> **Aim of the exercise**: Beneath this task are records; print exactly the stretch of them from the line with "8'd0 : e[7:0];" through the line with "(ex == 8'd254);", both ends included.

Collected data entries
Background: an optimization exercise with open tools, aiming at small area, a short achievable clock period and few clock cycles per item. Do not read the settings as production practice.
Where RTL was checked, it was by simulation tests only, not by an equivalence proof against the original.
No functional check of the RTL was part of runs 1 and 3.

[flow/run.sh]
#!/bin/bash
# synth_recipe.tcl (not shown) runs the flow's synth.tcl, then flattens the netlist and writes it again
# the make line also repeats each setting of config.mk as NAME=value (left out here)
make -C /OpenROAD-flow-scripts/flow DESIGN_CONFIG=/design/flow/config.mk WORK_HOME=/design/flow/orfs CLKGATE_MAP_FILE= SYNTH_SCRIPT=/design/flow/synth_recipe.tcl finish
[flow/config.mk]
export PLATFORM = sky130hd
export DESIGN_NAME = pid_eval
export DESIGN_NICKNAME = pid_eval
export VERILOG_FILES = /design/flow/design.v
export SDC_FILE = /design/flow/constraint.sdc
export NUM_CORES = 4
export LEC_CHECK = 0
export CAP_MARGIN = 20
export CORE_MARGIN = 2
export CORE_UTILIZATION = 40
export SLEW_MARGIN = 20
[flow/constraint.sdc]
create_clock -name core_clock -period 20.0 [get_ports {clk}]
set_input_delay 4.0000 -clock core_clock [delete_from_list [all_inputs] [get_ports {clk}]]
set_output_delay 4.0000 -clock core_clock [all_outputs]
set_load 0.01 [all_outputs]
[flow/design.v]
module fp_round (
    input  wire              sign,
    input  wire signed [9:0] e,
    input  wire [25:0]       sig,
    input  wire              sticky,
    output wire [31:0]       res
);
    wire        sub  = (e <= 10'sd0);
    wire [9:0]  rsh  = 10'sd1 - e;                      
    wire        big  = (rsh > 10'd26);
    wire [25:0] ssh  = big ? 26'd0 : (sig >> rsh[4:0]);
    wire        slo  = big ? 1'b1 : ((sig & ~({26{1'b1}} << rsh[4:0])) != 0);
    wire [25:0] s    = sub ? ssh : sig;
    wire        st   = sticky | (sub & slo);
    wire [7:0]  eo   = sub ? 8'd0 : e[7:0];
    wire        rup  = s[1] & (s[0] | st | s[2]);
    wire [30:0] mag  = {eo, s[24:2]} + {30'd0, rup};
    wire        ovf  = (e >= 10'sd255);
    assign res = ovf ? {sign, 8'hFF, 23'd0} : {sign, mag};
endmodule
module fp_add (
    input  wire [31:0] a,
    input  wire [31:0] b,
    output reg  [31:0] y
);
    wire a_max = (a[30:23] == 8'hFF);
    wire b_max = (b[30:23] == 8'hFF);
    wire a_nan = a_max && (a[22:0] != 0);
    wire b_nan = b_max && (b[22:0] != 0);
    wire a_inf = a_max && (a[22:0] == 0);
    wire b_inf = b_max && (b[22:0] == 0);
    wire       a_n = (a[30:23] != 0);
    wire       b_n = (b[30:23] != 0);
    wire [7:0] ea  = {a[30:24], a[23] | ~a_n};
    wire [7:0] eb  = {b[30:24], b[23] | ~b_n};
    wire [8:0] dab = {1'b0, ea} - {1'b0, eb};
    wire [8:0] dba = {1'b0, eb} - {1'b0, ea};
    wire        swap = (b[30:0] > a[30:0]);
    wire        sx   = swap ? b[31] : a[31];
    wire        sub  = a[31] ^ b[31];
    wire [7:0]  ex   = swap ? eb : ea;
    wire [23:0] mx   = swap ? {b_n, b[22:0]} : {a_n, a[22:0]};
    wire [23:0] mz   = swap ? {a_n, a[22:0]} : {b_n, b[22:0]};
    wire [7:0]  d    = swap ? dba[7:0] : dab[7:0];
    wire        d01  = swap ? (dba[7:1] == 0) : (dab[7:1] == 0);
    wire [26:0] zx   = {mz, 3'b000};
    wire        dbig = (d > 8'd26);
    wire [26:0] zal  = dbig ? 27'd0 : (zx >> d[4:0]);
    wire        zst  = dbig ? (mz != 0) : ((zx & ~({27{1'b1}} << d[4:0])) != 0);
    wire [26:0] zas  = {zal[26:1], zal[0] | zst};
    wire [26:0] xal  = {mx, 3'b000};
    wire [27:0] sum  = sub ? ({1'b0, xal} - {1'b0, zas}) : ({1'b0, xal} + {1'b0, zas});
    reg [26:0] fn;
    reg [7:0]  fe;
    always @(*) begin
        if (sum[27]) begin
            fn = {sum[27:2], sum[1] | sum[0]};
            fe = ex + 8'd1;
        end else if (sum[26]) begin
            fn = sum[26:0];
            fe = ex;
        end else if (sub) begin
            fn = {sum[25:0], 1'b0};
            fe = ex - 8'd1;
        end else begin
            fn = sum[26:0];           
            fe = 8'd0;
        end
    end
    wire        rup  = fn[2] & (fn[1] | fn[0] | fn[3]);
    wire [30:0] fmag = {fe, fn[25:3]} + {30'd0, rup};
    wire        fovf = sum[27] && (ex == 8'd254);
    wire [24:0] zn   = (d[0] ? {1'b0, mz} : {mz, 1'b0});
    wire [24:0] dn   = {mx, 1'b0} - zn;
    reg  [4:0]  lz;
    integer i;
    always @(*) begin
        lz = 5'd25;
        for (i = 0; i < 25; i = i + 1)
            if (dn[i]) lz = 5'd24 - i[4:0];
    end
    wire [7:0]  exm1 = ex - 8'd1;
    wire [4:0]  sh   = ({3'd0, lz} > exm1) ? exm1[4:0] : lz;
    wire [24:0] nn   = dn << sh;
    wire [7:0]  ne   = nn[24] ? ex - {3'd0, sh} : 8'd0;
    wire        near = sub & d01 & ~dn[24];
    always @(*) begin
        if (a_nan || b_nan || (a_inf && b_inf && sub))
            y = 32'h7FC00000;
        else if (a_inf)
            y = a;
        else if (b_inf)
            y = b;
        else if (near) begin
            if (dn == 25'd0)
                y = {a[31] & b[31], 31'd0};
            else
                y = {sx, ne, nn[23:1]};
        end else if (fovf)
            y = {sx, 8'hFF, 23'd0};
        else
            y = {sx, fmag};
    end
endmodule
module fp_mul (
    input  wire [31:0] a,
    input  wire [31:0] b,
    input  wire        na,
    input  wire        nb,
    input  wire [23:0] nm,
    input  wire [4:0]  nlz,
    output reg  [31:0] y
);
    wire a_max  = (a[30:23] == 8'hFF);
    wire b_max  = (b[30:23] == 8'hFF);
    wire a_nan  = a_max && (a[22:0] != 0);
    wire b_nan  = b_max && (b[22:0] != 0);
    wire a_inf  = a_max && (a[22:0] == 0);
    wire b_inf  = b_max && (b[22:0] == 0);
    wire a_n    = (a[30:23] != 0);
    wire b_n    = (b[30:23] != 0);
    wire a_zero = ~a_n && (a[22:0] == 0);
    wire b_zero = ~b_n && (b[22:0] == 0);
    wire tiny   = ~a_n && ~b_n;        
    wire sgn    = a[31] ^ b[31];
    wire [23:0] ma   = na ? nm : {a_n, a[22:0]};
    wire [23:0] mb   = nb ? nm : {b_n, b[22:0]};
    wire [47:0] prod = ma * mb;
    wire signed [9:0] e0 = $signed({2'd0, a[30:24], a[23] | ~a_n}) + $signed({2'd0, b[30:24], b[23] | ~b_n})
                         - $signed({5'd0, nlz}) - 10'sd127;
    wire        hi  = prod[47];
    wire [25:0] sig = hi ? prod[47:22] : prod[46:21];
    wire        st  = hi ? (prod[21:0] != 0) : (prod[20:0] != 0);
    wire signed [9:0] e = hi ? e0 + 10'sd1 : e0;
    wire [31:0] rnd;
    fp_round u_round (.sign(sgn), .e(e), .sig(sig), .sticky(st), .res(rnd));
    always @(*) begin
        if (a_nan || b_nan || (a_zero && b_inf) || (a_inf && b_zero))
            y = 32'h7FC00000;
        else if (a_inf || b_inf)
            y = {sgn, 8'hFF, 23'd0};
        else if (a_zero || b_zero || tiny)
            y = {sgn, 31'd0};
        else
            y = rnd;
    end
endmodule
module fp_div #(
    parameter K = 5,
    parameter N = 15            
) (
    input  wire        clk,
    input  wire        rst,
    input  wire        start,
    input  wire [31:0] a,
    input  wire [31:0] b,
    output wire        done,
    output wire [31:0] y
);
    reg               a_sign;
    reg        [7:0]  a_exp;
    reg        [1:0]  spec;         
    reg signed [9:0]  adj;          
    reg        [29:0] ws, wc;       
    reg        [23:0] dvs;          
    reg     [2*N-1:0] qp, qn;       
    reg        [4:0]  cnt;
    reg               first;
    reg               busy;
    wire b_n    = (b[30:23] != 0);
    wire a_max  = (a_exp == 8'hFF);
    wire b_max  = (b[30:23] == 8'hFF);
    wire a_mz   = (ws[22:0] == 0);
    wire a_nan  = a_max && !a_mz;
    wire b_nan  = b_max && (b[22:0] != 0);
    wire a_inf  = a_max && a_mz;
    wire b_inf  = b_max && (b[22:0] == 0);
    wire a_zero = (a_exp == 0) && a_mz;
    wire b_zero = (b[30:0] == 0);
    reg [1:0] spec_now;
    always @(*) begin
        if (a_nan || b_nan || (a_zero && b_zero) || (a_inf && b_inf))
            spec_now = 2'd1;
        else if (a_inf || b_zero)
            spec_now = 2'd2;
        else if (a_zero || b_inf)
            spec_now = 2'd3;
        else
            spec_now = 2'd0;
    end
    wire        nrm = ws[23] & dvs[23];
    wire [29:0] d1  = {4'd0, dvs, 2'b00};       
    wire [29:0] d2  = {3'd0, dvs, 3'b000};      
    reg signed [6:0] m2, m1, m0, mn1;
    always @(*) begin
        case (dvs[22:20])
            3'd0: begin m2 = 12; m1 = 3; m0 = -5; mn1 = -13; end
            3'd1: begin m2 = 14; m1 = 4; m0 = -6; mn1 = -15; end
            3'd2: begin m2 = 15; m1 = 4; m0 = -6; mn1 = -16; end
            3'd3: begin m2 = 16; m1 = 4; m0 = -7; mn1 = -18; end
            3'd4: begin m2 = 18; m1 = 5; m0 = -8; mn1 = -20; end
            3'd5: begin m2 = 19; m1 = 5; m0 = -8; mn1 = -21; end
            3'd6: begin m2 = 20; m1 = 5; m0 = -9; mn1 = -23; end
            3'd7: begin m2 = 22; m1 = 6; m0 = -10; mn1 = -25; end
            default: begin m2 = 0; m1 = 0; m0 = 0; mn1 = 0; end
        endcase
    end
    reg        [29:0]   s, c, x, s4, c4;
    reg     [2*N-1:0]   p, n;
    reg signed [6:0]    est;
    reg                 qp2, qp1, qn1, qn2;
    integer j;
    always @(*) begin
        s = ws;
        c = wc;
        p = qp;
        n = qn;
        for (j = 0; j < K; j = j + 1) begin
            s4  = {s[27:0], 2'b00};
            c4  = {c[27:0], 2'b00};
            est = s4[28:22] + c4[28:22];
            qp2 = (est >= m2);
            qp1 = ~qp2 & (est >= m1);
            qn2 = (est < mn1);
            qn1 = ~qn2 & (est < m0);
            x   = qp2 ? ~d2 : qp1 ? ~d1 : qn1 ? d1 : qn2 ? d2 : 30'd0;
            s   = s4 ^ c4 ^ x;
            c   = {((s4 & c4) | (s4 & x) | (c4 & x)), 1'b0} | {29'd0, qp2 | qp1};
            p   = {p[2*N-3:0], qp2, qp1};
            n   = {n[2*N-3:0], qn2, qn1};
        end
    end
    always @(posedge clk) begin
        if (rst) begin
            busy <= 1'b0;
        end else if (start) begin
            a_sign <= a[31];
            a_exp  <= a[30:23];
            ws     <= {6'd0, a[30:23] != 0, a[22:0]};
            wc     <= 30'd0;
            dvs    <= {b_n, b[22:0]};
            qp     <= {2*N{1'b0}};
            qn     <= {2*N{1'b0}};
            adj    <= 10'sd0;
            cnt    <= N / K;
            first  <= 1'b1;
            busy   <= 1'b1;
        end else if (busy) begin
            if (first) begin
                first <= 1'b0;
                spec  <= spec_now;
                if (spec_now != 2'd0)
                    busy <= 1'b0;
            end
            if (!nrm && cnt == N / K) begin
                if (!ws[23])
                    ws <= ws << 1;
                if (!dvs[23])
                    dvs <= dvs << 1;
                adj <= adj - {9'd0, ~ws[23]} + {9'd0, ~dvs[23]};
            end else begin
                ws  <= s;
                wc  <= c;
                qp  <= p;
                qn  <= n;
                cnt <= cnt - 5'd1;
                if (cnt == 5'd1)
                    busy <= 1'b0;
            end
        end
    end
    assign done = ~busy;
    wire [29:0]    w   = ws + wc;
    wire           neg = w[29];
    wire [2*N-1:0] quo = qp - qn - {{(2*N-1){1'b0}}, neg};
    wire           rz  = (w == 30'd0) | (neg & (w == ~d1 + 30'd1));
    wire           hi  = quo[2*N-2];
    wire [25:0]    sig = hi ? quo[2*N-2:2*N-27] : quo[2*N-3:2*N-28];
    wire           stk = ~rz | (hi ? |(quo << 27) : |(quo << 28));
    wire signed [9:0] e = $signed({2'd0, a_exp[7:1], a_exp[0] | (a_exp == 0)})
                        - $signed({2'd0, b[30:24], b[23] | ~b_n}) + adj
                        + (hi ? 10'sd127 : 10'sd126);
    wire [31:0]    rnd;
    fp_round u_round (
        .sign  (a_sign ^ b[31]),
        .e     (e),
        .sig   (sig),
        .sticky(stk),
        .res   (rnd)
    );
    assign y = (spec == 2'd1) ? 32'h7FC00000 :
               (spec == 2'd2) ? {a_sign ^ b[31], 8'hFF, 23'd0} :
               (spec == 2'd3) ? {a_sign ^ b[31], 31'd0} : rnd;
endmodule
module pid_eval (
    input  wire        clk,
    input  wire        rst,
    input  wire        start,
    input  wire [31:0] sp,
    input  wire [31:0] meas,
    input  wire [31:0] kp,
    input  wire [31:0] ki,
    input  wire [31:0] kd,
    input  wire [31:0] bias,
    input  wire [31:0] dt,
    output wire        ready,
    output reg         done,
    output wire [31:0] out,
    output wire [31:0] integral,
    output wire [31:0] prev_err
);
    localparam IDLE = 0,
               ERR  = 1,    
               DE   = 2,    
               INT  = 3,    
               I    = 4,    
               PI   = 5,    
               RND  = 6,    
               D    = 7,    
               PID  = 8,    
               OUT  = 9;    
    reg [9:0]  st;
    reg [31:0] r_kp, r_ki, r_kd, r_bias, r_dt;
    reg [31:0] ra, rb;           
    reg [31:0] r_int, r_prev;
    wire [31:0] add_a = st[ERR] ? {~rb[31], rb[30:0]} :
                        st[INT] ? r_int : ra;
    wire [31:0] add_b = st[DE]  ? {~r_prev[31], r_prev[30:0]} :
                        st[OUT] ? r_bias :
                        st[ERR] ? ra : rb;
    wire [31:0] add_y;
    fp_add u_add (.a(add_a), .b(add_b), .y(add_y));
    wire [31:0] mul_a = st[DE]  ? r_dt :
                        st[INT] ? r_kp :
                        st[I]   ? r_ki : r_kd;
    wire [31:0] mul_b = st[DE]  ? ra :
                        st[INT] ? r_prev :
                        st[I]   ? r_int : rb;
    reg         nsa, nsb;
    reg  [23:0] nm;
    reg  [4:0]  nlz;
    wire [31:0] mul_y;
    fp_mul u_mul (.a(mul_a), .b(mul_b), .na(nsa), .nb(nsb), .nm(nm), .nlz(nlz), .y(mul_y));
    wire a_sub = (mul_a[30:23] == 8'd0) && (mul_a[22:0] != 23'd0);
    wire b_sub = (mul_b[30:23] == 8'd0) && (mul_b[22:0] != 23'd0);
    wire stall = (st[DE] | st[INT] | st[I] | st[D]) & (a_sub ^ b_sub) & ~(nsa | nsb);
    wire [22:0] sm = a_sub ? mul_a[22:0] : mul_b[22:0];
    reg  [4:0]  slz;
    integer i;
    always @(*) begin
        slz = 5'd0;
        for (i = 0; i < 23; i = i + 1)
            if (sm[i]) slz = 5'd23 - i[4:0];
    end
    wire        div_done;
    wire [31:0] div_y;
    fp_div u_div (
        .clk  (clk),
        .rst  (rst),
        .start(st[DE] & ~stall),
        .a    (add_y),
        .b    (r_dt),
        .done (div_done),
        .y    (div_y)
    );
    assign ready    = st[IDLE];
    assign out      = rb;
    assign integral = r_int;
    assign prev_err = r_prev;
    wire adv = ~stall & (~st[RND] | div_done);
    always @(posedge clk) begin
        done <= 1'b0;
        if (rst) begin
            st     <= 10'd1 << IDLE;
            r_int  <= 32'd0;
            r_prev <= 32'd0;
            nsa    <= 1'b0;
            nsb    <= 1'b0;
        end else begin
            if (stall) begin
                nm  <= {1'b0, sm} << slz;
                nlz <= slz;
                nsa <= a_sub;
                nsb <= b_sub;
            end else begin
                nsa <= 1'b0;
                nsb <= 1'b0;
                nlz <= 5'd0;
            end
            if (st[IDLE] & start) begin
                ra     <= sp;
                rb     <= meas;
                r_kp   <= kp;
                r_ki   <= ki;
                r_kd   <= kd;
                r_bias <= bias;
                r_dt   <= dt;
            end
            if (adv) begin
                if (st[ERR] | st[PI] | st[PID]) ra <= add_y;
                if (st[INT])                    ra <= mul_y;
                if (st[DE] | st[I] | st[D])     rb <= mul_y;
                if (st[RND])                    rb <= div_y;
                if (st[OUT])                    rb <= add_y;
                if (st[INT])                    r_int <= add_y;
                if (st[DE])                     r_prev <= ra;
                if (st[OUT])                    done <= 1'b1;
                if (st[IDLE])
                    st <= start ? (10'd1 << ERR) : (10'd1 << IDLE);
                else if (st[OUT])
                    st <= 10'd1 << IDLE;
                else
                    st <= st << 1;
            end
        end
    end
endmodule
==> impl_metrics.csv, run 1 <==
group,metric,value,unit
outcome,status,"finished clean",
clock_network,htreeDepth,3,
placement,io_buffers,324,
setup_path,start_kind,"flip-flop",
routing,drtIter0Drc,10499,
setup_path,crit_path_top_delay_cell,"fa_1",
yosys,syn_avg_cell_area,8.01,um^2
global_route,grt_pass1_wl,581,mm
sta,min_period,18.50,ns
yosys,synth-simple-area-share,0.188,
setup_path,r2r_cells,77,
yosys,syn_nets,11913,
sta,finalSetupTns,0,ns
yosys,syn-cell-area,84200,um^2
sta,max_freq,54.1,MHz
layout,final_common_cell,"nand2_1",
global_route,grt_usage,0.367,
routing,routed_via_density,6.34,
routing,vias,84814,
die,top_level_ports,325,
layout,drive_gt1_frac,0.0778,
layout,final_cell_mix,"1,260 x nand2_1, 995 x inv_1, 891 x nor2_1",
clock_network,cts_buffers,67,
yosys,synth_adder_area_share,0.231,
sta,setup_viol,0,
yosys,synthArstFlopShare,0,
placement,hpwl,322,mm
layout,regArea,14500,um^2
sta,min_period_over_period,0.925,
yosys,synth_compound_area_frac,0.216,
global_route,antenna_found_initial,14,
clock_network,cts_buffer_depth,3,
setup_path,cp_max_fo,23,
global_route,grt_pass1_vias,81038,
clock_network,cts.clk_slew.worst_paths,0.07,ns
job,maxCapViolations,0,
yosys,synth_xor_area_frac,0.0372,
routing,drc,0,
die,start_util,0.402,
clock_network,cts_setup_buffers,0,
sta,tightest_slew,1.21,ns
clock_network,clock-sinks,513,
routing,wire_per_inst,30.4,um
min_path,hold_depth,2,
routing,antenna_left,0,
yosys,synth_ff_type,"edfxtp_1",
yosys,synth_top_area_frac,0.150,
min_path,hp-class,"reg -> reg",
routing,first_pass_iters,7,
layout,final_util,0.445,
die,fp.dieH,463,um
yosys,synth-edff-count,420,
clock_network,cts_tree,"done",
sta,drv_slew,0,
setup_path,end_kind,"flip-flop",
clock_network,clockRootBuffer,"clkbuf_16",
placement,place.gp.congestion,1.07,
setup_path,criticalPathCategory,"reg -> reg",
yosys,yosysUniqueCellTypes,124,
yosys,yosys_warnings,4,
yosys,ys_seq_area_frac,0.172,
global_route,grt_overflow_total,0,
die,fp.dieW,463,um
layout,multi_input_area,63700,um^2
sta,hold_violations,0,
setup_path,cp_slowest_stage_delay,0.59,ns
die,rows,168,
setup_path,crit_arrival,18.93,ns
setup_path,cp_common_cell,"o21ai_0",
clock_network,clkLatencyLatePin,0.74,ns
layout,syn_to_final_growth,10.6,%
die,core-area,209000,um^2
yosys,synth_top_family_by_area,"adder cells",
setup_path,required,20.43,ns
yosys,synthMuxAreaShare,0.0815,
die,dieArea,214000,um^2
sta,final.setup_skew,0.0580,ns
yosys,synth_top_cell_by_area,"edfxtp_1",
yosys,netlist_top_cells_area,"edfxtp_1 15%, fa_1 15%, ha_1 8.5%",
global_route,grt_max_degree,86,
yosys,ys_ff_latch,513,
sta,rsz0062_at_grt,"false",
sta,slew-limit-headroom,0.168,
layout,finalNetCount,11930,
yosys,synth_cells,10504,
routing,wl,407,mm
layout,fill_cells,21136,
==> cell families after synthesis <==
logic type | after synthesis
flip-flops | 513
adder cells (fa/ha/maj) | 1186
other | 1
AND/OR/NAND/NOR | 3424
buffers and inverters | 1662
AO/OA/AOI/OAI | 2745
multiplexers | 620
XOR/XNOR | 353
==> worst max-delay path, delay by kind of cell (launching register included) <==
family	cells	cell delay (ns)
and+or+nand+nor	16	2.76
buffers and inverters	7	0.73
AOI/OAI and AO/OA	28	4.41
adders and majority gates	20	7.43
xor gates and xnor gates	5	2.09
DFF	1	0.40
muxes	1	0.30
==> state kept, by name, summed over array words and instances (netlist names), 28 cells and up <==
name      cells
r_bias       32
r_dt         32
r_int        32
r_kd         32
r_ki         32
r_kp         32
r_prev       32
ra           32
rb           32
u_div.ws     30
u_div.qn     29
u_div.qp     29
u_div.wc     28
==> final cells by class <==
| cell class | instances | area share |
|---|---|---|
| clock buffer | 80 | 0.0188 |
| timing repair buffer | 591 | 0.0564 |
| inverter | 1019 | 0.0411 |
| antenna | 8 | 0.000215 |
| clock inverter | 42 | 0.00518 |
| tap | 2805 | 0.0377 |
| sequential | 513 | 0.156 |
| multi-input combinational | 8329 | 0.685 |
==> metrics by stage <==
step	hold slack [ns]	instance area [um^2]	setup WS [ns]	cells
5_1_grt	0.517	93100	0.135	13380
6_report	0.494	93100	1.50	13387
4_1_cts	0.492	93000	1.39	13378
3_3_place_gp	0.473	90700	1.59	13256
2_1_floorplan	0.452	84200	2.59	10504
3_5_place_dp	0.480	90800	1.51	13256
==> cell usage after synthesis (58+ instances only) <==
cell type and instances:
nand2_1 1263, inv_1 996, nor2_1 901, a21oi_1 736, fa_1 610, ha_1 572
o21ai_0 545, clkbuf_1 532, edfxtp_1 420, mux2i_1 382, xnor2_1 233, nor3_1 216
nand3_1 210, mux2_2 195, a21o_1 167, and2_1 148, a211oi_1 135, xor2_1 117
a221oi_1 108, nand4_1 100, o211ai_1 100, nand2b_1 95, dfxtp_1 93, a31oi_1 85
nor4_1 85, and3_1 80, o22ai_1 76, nor2b_1 75, o21bai_1 73, buf_1 59
o21a_1 58
==> routing by layer <==
layer | up-vias | share of wire | global-route usage
met5 | - | 0.00022 | 0
met4 | 16 | 0.081 | 0.247
met3 | 1038 | 0.092 | 0.0715
met2 | 4725 | 0.43 | 0.560
met1 | 41728 | 0.39 | 0.470
li1 | 37307 | - | -
==> timing repair <==
item                       in CTS  in global routing
hold buffers                    0                  0
setup endpoints to repair       0                  5
gates resized for setup         0                  2
==> final timing paths <==
| path | startpoint | end | slack [ns] |
|---|---|---|---|
| max reg2reg | u_div.wc[20] | u_div.ws[7] | 1.50 |
| min reg2reg | r_prev[0] | r_prev[0] | 0.49 |
| max | u_div.wc[20] | u_div.ws[7] | 1.50 |
| min | r_prev[0] | r_prev[0] | 0.49 |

> **Response for this exercise**:
    wire [7:0]  eo   = sub ? 8'd0 : e[7:0];
    wire        rup  = s[1] & (s[0] | st | s[2]);
    wire [30:0] mag  = {eo, s[24:2]} + {30'd0, rup};
    wire        ovf  = (e >= 10'sd255);
    assign res = ovf ? {sign, 8'hFF, 23'd0} : {sign, mag};
endmodule
module fp_add (
    input  wire [31:0] a,
    input  wire [31:0] b,
    output reg  [31:0] y
);
    wire a_max = (a[30:23] == 8'hFF);
    wire b_max = (b[30:23] == 8'hFF);
    wire a_nan = a_max && (a[22:0] != 0);
    wire b_nan = b_max && (b[22:0] != 0);
    wire a_inf = a_max && (a[22:0] == 0);
    wire b_inf = b_max && (b[22:0] == 0);
    wire       a_n = (a[30:23] != 0);
    wire       b_n = (b[30:23] != 0);
    wire [7:0] ea  = {a[30:24], a[23] | ~a_n};
    wire [7:0] eb  = {b[30:24], b[23] | ~b_n};
    wire [8:0] dab = {1'b0, ea} - {1'b0, eb};
    wire [8:0] dba = {1'b0, eb} - {1'b0, ea};
    wire        swap = (b[30:0] > a[30:0]);
    wire        sx   = swap ? b[31] : a[31];
    wire        sub  = a[31] ^ b[31];
    wire [7:0]  ex   = swap ? eb : ea;
    wire [23:0] mx   = swap ? {b_n, b[22:0]} : {a_n, a[22:0]};
    wire [23:0] mz   = swap ? {a_n, a[22:0]} : {b_n, b[22:0]};
    wire [7:0]  d    = swap ? dba[7:0] : dab[7:0];
    wire        d01  = swap ? (dba[7:1] == 0) : (dab[7:1] == 0);
    wire [26:0] zx   = {mz, 3'b000};
    wire        dbig = (d > 8'd26);
    wire [26:0] zal  = dbig ? 27'd0 : (zx >> d[4:0]);
    wire        zst  = dbig ? (mz != 0) : ((zx & ~({27{1'b1}} << d[4:0])) != 0);
    wire [26:0] zas  = {zal[26:1], zal[0] | zst};
    wire [26:0] xal  = {mx, 3'b000};
    wire [27:0] sum  = sub ? ({1'b0, xal} - {1'b0, zas}) : ({1'b0, xal} + {1'b0, zas});
    reg [26:0] fn;
    reg [7:0]  fe;
    always @(*) begin
        if (sum[27]) begin
            fn = {sum[27:2], sum[1] | sum[0]};
            fe = ex + 8'd1;
        end else if (sum[26]) begin
            fn = sum[26:0];
            fe = ex;
        end else if (sub) begin
            fn = {sum[25:0], 1'b0};
            fe = ex - 8'd1;
        end else begin
            fn = sum[26:0];           
            fe = 8'd0;
        end
    end
    wire        rup  = fn[2] & (fn[1] | fn[0] | fn[3]);
    wire [30:0] fmag = {fe, fn[25:3]} + {30'd0, rup};
    wire        fovf = sum[27] && (ex == 8'd254);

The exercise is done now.